In the Netherlands, physicians are killing about 20 people per week under similar assisted suicide laws.

The victims are almost all patients living in extended care facilities at the hospital.

In other words, they are unprofitable patients.

A doctor in the Netherlands is allowed to make decisions on behalf of the patient, as long as other relatives cannot be located with reasonable efforts.

In other words, Doctors are killing off unprofitable patients when their relatives don’t visit.

These laws are being abused to essentially murder people.

And that’s what’s coming here.

The Hippocratic Oath was deprecated with the progress of elective abortion after constructing a male-female congruence (i.e. “=”) that required aggressive indoctrination efforts to force popular acceptance.
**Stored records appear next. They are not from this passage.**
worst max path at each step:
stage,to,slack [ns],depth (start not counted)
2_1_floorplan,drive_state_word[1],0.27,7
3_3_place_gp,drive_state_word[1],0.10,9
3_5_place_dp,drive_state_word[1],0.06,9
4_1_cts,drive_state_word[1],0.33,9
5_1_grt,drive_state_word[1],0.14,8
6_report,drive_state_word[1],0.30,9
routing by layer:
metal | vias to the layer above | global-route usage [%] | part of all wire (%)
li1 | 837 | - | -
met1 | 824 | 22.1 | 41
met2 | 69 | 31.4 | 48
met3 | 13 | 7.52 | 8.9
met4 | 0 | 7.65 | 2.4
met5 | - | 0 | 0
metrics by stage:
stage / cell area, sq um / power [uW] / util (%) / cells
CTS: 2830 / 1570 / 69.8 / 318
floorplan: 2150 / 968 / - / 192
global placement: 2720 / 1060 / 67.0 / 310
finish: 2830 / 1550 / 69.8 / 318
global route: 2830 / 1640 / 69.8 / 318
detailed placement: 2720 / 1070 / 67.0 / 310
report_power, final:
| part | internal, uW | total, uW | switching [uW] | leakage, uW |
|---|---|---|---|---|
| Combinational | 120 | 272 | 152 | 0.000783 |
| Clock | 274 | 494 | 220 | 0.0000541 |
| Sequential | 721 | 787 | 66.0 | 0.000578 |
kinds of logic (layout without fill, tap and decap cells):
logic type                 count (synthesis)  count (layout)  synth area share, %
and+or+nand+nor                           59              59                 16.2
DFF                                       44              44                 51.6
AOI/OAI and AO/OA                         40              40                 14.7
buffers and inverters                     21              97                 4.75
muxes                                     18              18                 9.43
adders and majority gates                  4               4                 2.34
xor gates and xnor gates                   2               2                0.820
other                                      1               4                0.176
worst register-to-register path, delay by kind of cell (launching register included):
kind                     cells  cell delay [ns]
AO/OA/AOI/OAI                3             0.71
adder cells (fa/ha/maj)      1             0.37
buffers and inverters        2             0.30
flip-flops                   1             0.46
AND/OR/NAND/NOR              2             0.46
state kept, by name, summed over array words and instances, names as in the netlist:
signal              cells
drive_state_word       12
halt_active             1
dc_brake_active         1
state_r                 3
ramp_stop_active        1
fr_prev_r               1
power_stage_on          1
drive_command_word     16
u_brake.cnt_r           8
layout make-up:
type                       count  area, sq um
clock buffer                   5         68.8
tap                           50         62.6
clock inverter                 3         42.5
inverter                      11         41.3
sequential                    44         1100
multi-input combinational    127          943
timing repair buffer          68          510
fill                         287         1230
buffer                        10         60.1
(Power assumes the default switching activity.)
**src/shared/gearbox_pkg.sv**
```systemverilog
// constants and types shared by the electronic gearbox design
package gearbox_pkg;
    // ---------------------------------------------------------------
    // widths
    // ---------------------------------------------------------------
    localparam int AXIS_W = 2;               // axis number width
    localparam int NUM_AXES = 4;             // axes served
    localparam int RATIO_W = 32;             // signed ratio width
    localparam int FRAC_W = 16;              // fractional bits of ratio
    localparam int DELTA_W = 16;             // signed encoder edge step per tick
    localparam int POS_W = 32;               // demand position width
    localparam int ACC_W = 64;               // position accumulator width
    localparam int RATE_W = 32;              // slew rate integer ratio/s
    // ---------------------------------------------------------------
    // timing
    // ---------------------------------------------------------------
    localparam int CLK_HZ = 125000000;       // system clock
    localparam int TICK_US = 50;             // servo tick period in us, short enough to test
    localparam int TICK_CYCLES = CLK_HZ / 1000000 * TICK_US; // cycles per tick
    localparam int TICKS_PER_S = 1000000 / TICK_US;          // ticks per second
    // ---------------------------------------------------------------
    // reset values
    // ---------------------------------------------------------------
    localparam logic [RATE_W-1:0] SLEW_RATE_RST = 32'h000F4240; // 1000000 ratio/s
    localparam logic [AXIS_W-1:0] BASE_AXIS_RST = 2'h0;         // default base axis
    localparam logic [AXIS_W-1:0] OWN_AXIS = 2'h0;              // axis this block drives
    // link states
    typedef enum logic [1:0] {
        ST_IDLE = 2'b01,
        ST_LINKED = 2'b10
    } link_state_t;
endpackage : gearbox_pkg

```
**src/electronic_gearbox.sv**
```systemverilog
// electronic gearbox top: links base demand to master encoder movement
// Overview of operation
// linked base demand follows master movement times ratio
// ratio counts base edges per master edge
// ratio signed, sixteen fractional bits
// same-master link request updates target ratio
// other-master link request ignored while linked
// cancel or fast halt ends link
// effective ratio slews at ratio_slew_rate
// ratio_slew_rate resets to 1000000 per second
// request uses default axis unless overridden
// cancel stops link instantly, no ramp
// fractional remainder kept, no drift
module electronic_gearbox (
    input wire logic clk,
    input wire logic rst,
    // request strobes
    input wire logic link_req,
    input wire logic [gearbox_pkg::RATIO_W-1:0] link_ratio,
    input wire logic [gearbox_pkg::AXIS_W-1:0] link_master,
    input wire logic cancel_req,
    input wire logic fast_halt_request,
    input wire logic axis_override,
    input wire logic [gearbox_pkg::AXIS_W-1:0] override_axis,
    // configuration
    input wire logic [gearbox_pkg::AXIS_W-1:0] base_axis_sel,
    input wire logic rate_wr,
    input wire logic [gearbox_pkg::RATE_W-1:0] rate_wdata,
    // per-axis encoder edge steps, one signed word per axis, packed
    input wire logic [gearbox_pkg::NUM_AXES*gearbox_pkg::DELTA_W-1:0] enc_delta,
    // status and outputs
    output logic linked,
    output logic [gearbox_pkg::AXIS_W-1:0] master_axis,
    output logic [gearbox_pkg::RATIO_W-1:0] target_ratio,
    output logic [gearbox_pkg::RATIO_W-1:0] eff_ratio,
    output logic [gearbox_pkg::RATE_W-1:0] ratio_slew_rate,
    output logic [gearbox_pkg::POS_W-1:0] demand_pos,
    output logic servo_tick
);
    // ---------------------------------------------------------------
    // declarations
    // ---------------------------------------------------------------
    gearbox_pkg::link_state_t state_q; // link state
    logic [gearbox_pkg::AXIS_W-1:0] master_q; // linked master axis
    logic [gearbox_pkg::RATIO_W-1:0] target_q; // requested ratio
    logic [gearbox_pkg::RATE_W-1:0] rate_q; // slew rate in ratio/s
    logic [gearbox_pkg::RATIO_W-1:0] step_q; // ratio step per tick, 16.16
    logic [47:0] step_wide; // unsaturated step per tick
    logic [15:0] tick_cnt_q; // servo tick divider
    logic tick_q; // one-cycle servo tick
    logic signed [gearbox_pkg::ACC_W-1:0] acc_q; // position in 16.16 edges
    logic [gearbox_pkg::AXIS_W-1:0] req_axis; // axis addressed by request
    logic for_us; // request targets this axis
    logic accept_new; // link request starting a link
    logic accept_upd; // link request updating ratio
    logic stop_now; // link end this cycle
    logic signed [gearbox_pkg::DELTA_W-1:0] mdelta; // selected master step
    logic signed [gearbox_pkg::ACC_W-1:0] incr; // scaled increment

    // slicing the packed encoder bus
    function automatic logic signed [gearbox_pkg::DELTA_W-1:0] pick_delta(
        input logic [gearbox_pkg::NUM_AXES*gearbox_pkg::DELTA_W-1:0] bus,
        input logic [gearbox_pkg::AXIS_W-1:0] ax
    );
        pick_delta = bus[ax*gearbox_pkg::DELTA_W +: gearbox_pkg::DELTA_W];
    endfunction

    // ---------------------------------------------------------------
    // request decode
    // ---------------------------------------------------------------
    // one-off override wins over the default base selection
    assign req_axis = axis_override ? override_axis : base_axis_sel;
    assign for_us = (req_axis == gearbox_pkg::OWN_AXIS);
    // cancel and fast halt win over a link request in the same cycle
    assign stop_now = for_us && (cancel_req || fast_halt_request);
    assign accept_new = for_us && link_req && !stop_now
                      && (state_q == gearbox_pkg::ST_IDLE);
    // a different master while linked is dropped silently
    assign accept_upd = for_us && link_req && !stop_now
                      && (state_q == gearbox_pkg::ST_LINKED)
                      && (link_master == master_q);

    // ---------------------------------------------------------------
    // servo tick divider
    // ---------------------------------------------------------------
    // all motion updates except the stop clear of eff_ratio happen on this enable, not every clock
    always_ff @(posedge clk or posedge rst) begin
        if (rst) begin
            tick_cnt_q <= '0;
            tick_q <= 1'b0;
        end else if (tick_cnt_q == 16'(gearbox_pkg::TICK_CYCLES - 1)) begin
            tick_cnt_q <= '0;
            tick_q <= 1'b1;
        end else begin
            tick_cnt_q <= tick_cnt_q + 16'h0001;
            tick_q <= 1'b0;
        end
    end

    // ---------------------------------------------------------------
    // link state machine
    // ---------------------------------------------------------------
    // no ramp on stop: a link is not a profiled move
    always_ff @(posedge clk or posedge rst) begin
        if (rst) begin
            state_q <= gearbox_pkg::ST_IDLE;
        end else begin
            case (state_q)
                gearbox_pkg::ST_IDLE: begin
                    if (accept_new) begin
                        state_q <= gearbox_pkg::ST_LINKED;
                    end
                end
                gearbox_pkg::ST_LINKED: begin
                    if (stop_now) begin
                        state_q <= gearbox_pkg::ST_IDLE;
                    end
                end
                default: begin
                    state_q <= gearbox_pkg::ST_IDLE;
                end
            endcase
        end
    end

    // master and target ratio capture
    always_ff @(posedge clk or posedge rst) begin
        if (rst) begin
            master_q <= '0;
            target_q <= '0;
        end else if (accept_new) begin
            master_q <= link_master;
            target_q <= link_ratio;
        end else if (accept_upd) begin
            target_q <= link_ratio;
        end
    end

    // ---------------------------------------------------------------
    // slew rate setting
    // ---------------------------------------------------------------
    always_ff @(posedge clk or posedge rst) begin
        if (rst) begin
            rate_q <= gearbox_pkg::SLEW_RATE_RST;
        end else if (rate_wr) begin
            rate_q <= rate_wdata;
        end
    end

    // per-tick step in 16.16: rate << 16 / ticks per second, saturated
    // division is static so it synthesises to a constant divider
    assign step_wide = {rate_q, 16'h0000} / 48'(gearbox_pkg::TICKS_PER_S);

    // registered so the divider is off the slewer's path
    always_ff @(posedge clk or posedge rst) begin
        if (rst) begin
            step_q <= '0;
        end else if (step_wide[47:31] != '0) begin
            step_q <= 32'h7FFFFFFF; // beyond any ratio: jump at once
        end else begin
            step_q <= step_wide[31:0];
        end
    end

    // ---------------------------------------------------------------
    // effective ratio
    // ---------------------------------------------------------------
    ratio_slewer u_slew (
        .clk(clk),
        .rst(rst),
        .tick(tick_q),
        .clear(stop_now && state_q == gearbox_pkg::ST_LINKED),
        .load(1'b0),
        .target(state_q == gearbox_pkg::ST_LINKED ? target_q : '0),
        .step(step_q),
        .ratio(eff_ratio)
    );

    // ---------------------------------------------------------------
    // position follower
    // ---------------------------------------------------------------
    // raw edges times 16.16 ratio gives 16.16 base edges
    assign mdelta = pick_delta(enc_delta, master_q);
    // both operands sign-extended first so the product is formed at full width
    assign incr = $signed({{48{mdelta[15]}}, mdelta})
                * $signed({{32{eff_ratio[31]}}, eff_ratio});

    // whole accumulator kept, fraction never dropped so no long-run drift
    always_ff @(posedge clk or posedge rst) begin
        if (rst) begin
            acc_q <= '0;
        end else if (tick_q && state_q == gearbox_pkg::ST_LINKED && !stop_now) begin
            acc_q <= acc_q + incr;
        end
    end

    // ---------------------------------------------------------------
    // outputs
    // ---------------------------------------------------------------
    assign linked = (state_q == gearbox_pkg::ST_LINKED);
    assign master_axis = master_q;
    assign target_ratio = target_q;
    assign ratio_slew_rate = rate_q;
    assign demand_pos = acc_q[gearbox_pkg::FRAC_W +: gearbox_pkg::POS_W]; // integer edges
    assign servo_tick = tick_q;
endmodule // electronic_gearbox

```
**src/ratio_slewer.sv**
```systemverilog
// ratio slewer: moves the effective ratio toward the target at a limited rate
module ratio_slewer (
    input wire logic clk,
    input wire logic rst,
    input wire logic tick,
    input wire logic clear,
    input wire logic load,
    input wire logic [gearbox_pkg::RATIO_W-1:0] target,
    input wire logic [gearbox_pkg::RATIO_W-1:0] step,
    output logic [gearbox_pkg::RATIO_W-1:0] ratio
);
    // ---------------------------------------------------------------
    // slew state
    // ---------------------------------------------------------------
    logic signed [gearbox_pkg::RATIO_W:0] diff; // target minus ratio, one guard bit
    logic signed [gearbox_pkg::RATIO_W:0] stp;  // step widened

    assign diff = $signed({target[gearbox_pkg::RATIO_W-1], target})
                - $signed({ratio[gearbox_pkg::RATIO_W-1], ratio});
    assign stp = $signed({1'b0, step});

    // clamp step to remaining distance so the ratio never overshoots
    always_ff @(posedge clk or posedge rst) begin
        if (rst) begin
            ratio <= '0;
        end else if (clear) begin
            ratio <= '0;                        // link ended: no drive
        end else if (load) begin
            ratio <= target;                    // load takes target at once; the top ties load low, so a first link slews from zero
        end else if (tick) begin
            if (diff > stp) begin
                ratio <= ratio + step;
            end else if (diff < -stp) begin
                ratio <= ratio - step;
            end else begin
                ratio <= target;
            end
        end
    end
endmodule // ratio_slewer

```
BTW, I disabled ad-block for LI with the understanding there would be no pop-ups or autoplay videos. This autoplay starts off with freaking bagpipes.

Strike one.

I sure hope the democrats take advantage of this fine offer. Along with abortion maybe we can see the party “die” off.

What if this procedure doesn’t work as advertised? I think we need a subject to try it out, to make sure that the folks are getting a nice, pleasant death.

The first subject should be Governor Jerry Brown; after all, he has no brainwave activity, he looks pretty dead already, and we’d all be a lot better off without him!

(Actually, the lack of brain activity has been known for a very long time, so he’s overdue if anything.)